• YOUR TASK
Copy each line below containing "inputs".

(Collected data)
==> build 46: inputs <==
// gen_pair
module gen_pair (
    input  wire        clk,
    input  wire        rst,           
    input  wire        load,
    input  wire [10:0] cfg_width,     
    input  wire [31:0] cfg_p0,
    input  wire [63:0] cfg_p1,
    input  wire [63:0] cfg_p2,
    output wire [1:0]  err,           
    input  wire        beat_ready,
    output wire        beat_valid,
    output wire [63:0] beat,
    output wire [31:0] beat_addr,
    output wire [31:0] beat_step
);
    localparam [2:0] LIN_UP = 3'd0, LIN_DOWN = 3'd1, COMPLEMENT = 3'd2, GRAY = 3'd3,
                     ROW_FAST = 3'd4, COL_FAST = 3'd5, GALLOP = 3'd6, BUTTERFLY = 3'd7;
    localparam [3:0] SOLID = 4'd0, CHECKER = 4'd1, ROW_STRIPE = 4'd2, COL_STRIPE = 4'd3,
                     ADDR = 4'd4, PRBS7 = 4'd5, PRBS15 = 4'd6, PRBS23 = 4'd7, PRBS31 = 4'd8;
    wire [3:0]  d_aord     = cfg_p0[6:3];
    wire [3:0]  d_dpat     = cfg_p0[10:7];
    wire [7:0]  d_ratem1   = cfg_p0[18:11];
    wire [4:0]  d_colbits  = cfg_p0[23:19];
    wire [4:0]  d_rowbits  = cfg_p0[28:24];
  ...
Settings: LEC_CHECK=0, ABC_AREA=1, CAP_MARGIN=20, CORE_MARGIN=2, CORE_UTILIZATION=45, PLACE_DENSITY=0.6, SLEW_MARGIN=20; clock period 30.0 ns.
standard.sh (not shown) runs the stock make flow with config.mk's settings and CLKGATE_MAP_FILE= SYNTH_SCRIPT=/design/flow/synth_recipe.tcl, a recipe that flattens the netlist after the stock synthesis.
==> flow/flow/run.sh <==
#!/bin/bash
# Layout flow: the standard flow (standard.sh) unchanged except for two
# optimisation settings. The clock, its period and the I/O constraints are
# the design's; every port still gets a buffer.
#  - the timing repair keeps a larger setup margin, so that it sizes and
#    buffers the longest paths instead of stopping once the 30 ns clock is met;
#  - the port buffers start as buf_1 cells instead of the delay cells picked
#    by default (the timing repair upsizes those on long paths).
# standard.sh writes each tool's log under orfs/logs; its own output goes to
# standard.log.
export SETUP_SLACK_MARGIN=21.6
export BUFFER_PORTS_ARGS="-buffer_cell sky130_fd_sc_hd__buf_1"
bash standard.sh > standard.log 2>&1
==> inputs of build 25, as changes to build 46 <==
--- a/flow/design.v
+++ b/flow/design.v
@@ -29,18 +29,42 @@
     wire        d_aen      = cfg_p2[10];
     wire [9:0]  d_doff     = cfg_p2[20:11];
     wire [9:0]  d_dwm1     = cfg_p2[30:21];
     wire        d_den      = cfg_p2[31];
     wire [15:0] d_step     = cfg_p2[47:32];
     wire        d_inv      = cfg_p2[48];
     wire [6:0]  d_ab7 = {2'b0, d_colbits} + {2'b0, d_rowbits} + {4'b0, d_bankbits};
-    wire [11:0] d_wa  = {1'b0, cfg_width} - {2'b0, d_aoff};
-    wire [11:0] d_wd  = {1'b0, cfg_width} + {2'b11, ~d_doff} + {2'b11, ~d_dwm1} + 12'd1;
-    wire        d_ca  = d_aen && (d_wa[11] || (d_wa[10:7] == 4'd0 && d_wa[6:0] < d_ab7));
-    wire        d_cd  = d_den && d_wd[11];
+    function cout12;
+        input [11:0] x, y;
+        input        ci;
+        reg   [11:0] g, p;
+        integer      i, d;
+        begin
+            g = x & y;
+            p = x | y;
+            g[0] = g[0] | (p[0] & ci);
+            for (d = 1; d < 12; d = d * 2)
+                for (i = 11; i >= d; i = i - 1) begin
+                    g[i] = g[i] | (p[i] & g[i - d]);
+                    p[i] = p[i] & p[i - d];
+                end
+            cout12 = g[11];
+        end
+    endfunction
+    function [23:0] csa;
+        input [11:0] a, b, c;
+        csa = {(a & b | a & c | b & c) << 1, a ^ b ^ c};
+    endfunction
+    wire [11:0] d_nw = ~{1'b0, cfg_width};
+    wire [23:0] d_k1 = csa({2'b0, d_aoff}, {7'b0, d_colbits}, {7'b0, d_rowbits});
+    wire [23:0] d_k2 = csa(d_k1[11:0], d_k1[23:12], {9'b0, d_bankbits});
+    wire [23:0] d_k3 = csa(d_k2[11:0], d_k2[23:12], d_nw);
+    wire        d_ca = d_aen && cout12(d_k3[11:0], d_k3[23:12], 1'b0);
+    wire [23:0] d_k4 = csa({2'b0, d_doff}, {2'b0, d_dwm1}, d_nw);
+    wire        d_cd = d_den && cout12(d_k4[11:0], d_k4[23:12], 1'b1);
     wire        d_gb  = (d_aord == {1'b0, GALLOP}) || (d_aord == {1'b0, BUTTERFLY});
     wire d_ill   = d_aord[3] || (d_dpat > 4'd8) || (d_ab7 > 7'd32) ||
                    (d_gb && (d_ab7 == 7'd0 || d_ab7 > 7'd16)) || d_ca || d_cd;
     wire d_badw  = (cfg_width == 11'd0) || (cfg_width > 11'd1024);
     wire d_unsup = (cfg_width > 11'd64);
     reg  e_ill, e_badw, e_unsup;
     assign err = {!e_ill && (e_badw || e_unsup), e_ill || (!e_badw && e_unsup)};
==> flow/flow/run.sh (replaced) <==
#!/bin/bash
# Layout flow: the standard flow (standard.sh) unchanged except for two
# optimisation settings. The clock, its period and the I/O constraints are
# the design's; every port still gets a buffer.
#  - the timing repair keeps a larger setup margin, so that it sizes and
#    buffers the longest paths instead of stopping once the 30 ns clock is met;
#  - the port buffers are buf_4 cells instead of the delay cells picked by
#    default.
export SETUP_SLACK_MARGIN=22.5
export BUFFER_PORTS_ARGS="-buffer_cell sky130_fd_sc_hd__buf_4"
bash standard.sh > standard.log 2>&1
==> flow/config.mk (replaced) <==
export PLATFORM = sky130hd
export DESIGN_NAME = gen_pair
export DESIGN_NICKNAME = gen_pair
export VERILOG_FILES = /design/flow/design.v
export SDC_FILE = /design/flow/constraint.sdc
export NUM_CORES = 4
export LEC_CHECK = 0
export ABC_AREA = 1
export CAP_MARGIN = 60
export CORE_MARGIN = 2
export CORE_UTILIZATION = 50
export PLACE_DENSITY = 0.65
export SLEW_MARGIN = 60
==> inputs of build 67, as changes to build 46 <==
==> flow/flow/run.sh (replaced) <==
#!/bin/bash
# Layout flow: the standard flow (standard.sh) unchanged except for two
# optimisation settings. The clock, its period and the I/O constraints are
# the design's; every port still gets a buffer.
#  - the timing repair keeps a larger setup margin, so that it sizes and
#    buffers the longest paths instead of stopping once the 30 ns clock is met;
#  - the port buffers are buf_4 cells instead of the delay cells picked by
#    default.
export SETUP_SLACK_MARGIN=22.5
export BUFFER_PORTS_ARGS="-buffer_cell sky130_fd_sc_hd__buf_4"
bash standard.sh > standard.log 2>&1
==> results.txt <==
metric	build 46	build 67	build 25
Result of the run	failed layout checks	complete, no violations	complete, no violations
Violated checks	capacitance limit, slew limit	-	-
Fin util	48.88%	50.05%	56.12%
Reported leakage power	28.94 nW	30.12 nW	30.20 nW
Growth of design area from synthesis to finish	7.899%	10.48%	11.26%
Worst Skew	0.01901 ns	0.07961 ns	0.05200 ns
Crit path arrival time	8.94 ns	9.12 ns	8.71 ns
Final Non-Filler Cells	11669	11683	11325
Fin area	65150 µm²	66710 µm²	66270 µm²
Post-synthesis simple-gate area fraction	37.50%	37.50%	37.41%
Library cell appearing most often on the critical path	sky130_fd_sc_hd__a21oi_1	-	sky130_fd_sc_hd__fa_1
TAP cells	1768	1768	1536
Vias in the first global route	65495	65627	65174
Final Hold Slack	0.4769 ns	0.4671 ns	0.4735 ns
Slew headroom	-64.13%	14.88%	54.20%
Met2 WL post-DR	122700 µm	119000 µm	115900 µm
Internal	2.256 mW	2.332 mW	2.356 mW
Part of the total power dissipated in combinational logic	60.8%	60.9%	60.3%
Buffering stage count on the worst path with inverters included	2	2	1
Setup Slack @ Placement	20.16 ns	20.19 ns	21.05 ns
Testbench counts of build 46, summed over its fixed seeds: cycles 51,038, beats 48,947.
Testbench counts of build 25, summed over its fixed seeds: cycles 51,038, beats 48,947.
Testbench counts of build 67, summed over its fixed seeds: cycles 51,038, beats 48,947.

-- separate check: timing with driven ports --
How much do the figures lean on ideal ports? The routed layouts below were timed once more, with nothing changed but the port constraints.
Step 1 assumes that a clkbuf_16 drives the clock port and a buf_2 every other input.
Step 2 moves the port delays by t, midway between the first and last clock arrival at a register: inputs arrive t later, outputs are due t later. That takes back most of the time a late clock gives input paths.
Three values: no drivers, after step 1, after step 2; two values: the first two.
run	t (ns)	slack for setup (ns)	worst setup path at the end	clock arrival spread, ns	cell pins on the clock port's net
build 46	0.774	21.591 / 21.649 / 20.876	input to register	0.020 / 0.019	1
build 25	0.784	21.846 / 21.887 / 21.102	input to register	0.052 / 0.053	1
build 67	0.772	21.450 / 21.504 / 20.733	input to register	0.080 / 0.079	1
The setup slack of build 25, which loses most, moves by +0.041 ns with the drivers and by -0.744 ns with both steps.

• REPLY TO THE EXERCISE
==> build 46: inputs <==
==> inputs of build 25, as changes to build 46 <==
==> inputs of build 67, as changes to build 46 <==
Step 2 moves the port delays by t, midway between the first and last clock arrival at a register: inputs arrive t later, outputs are due t later. That takes back most of the time a late clock gives input paths.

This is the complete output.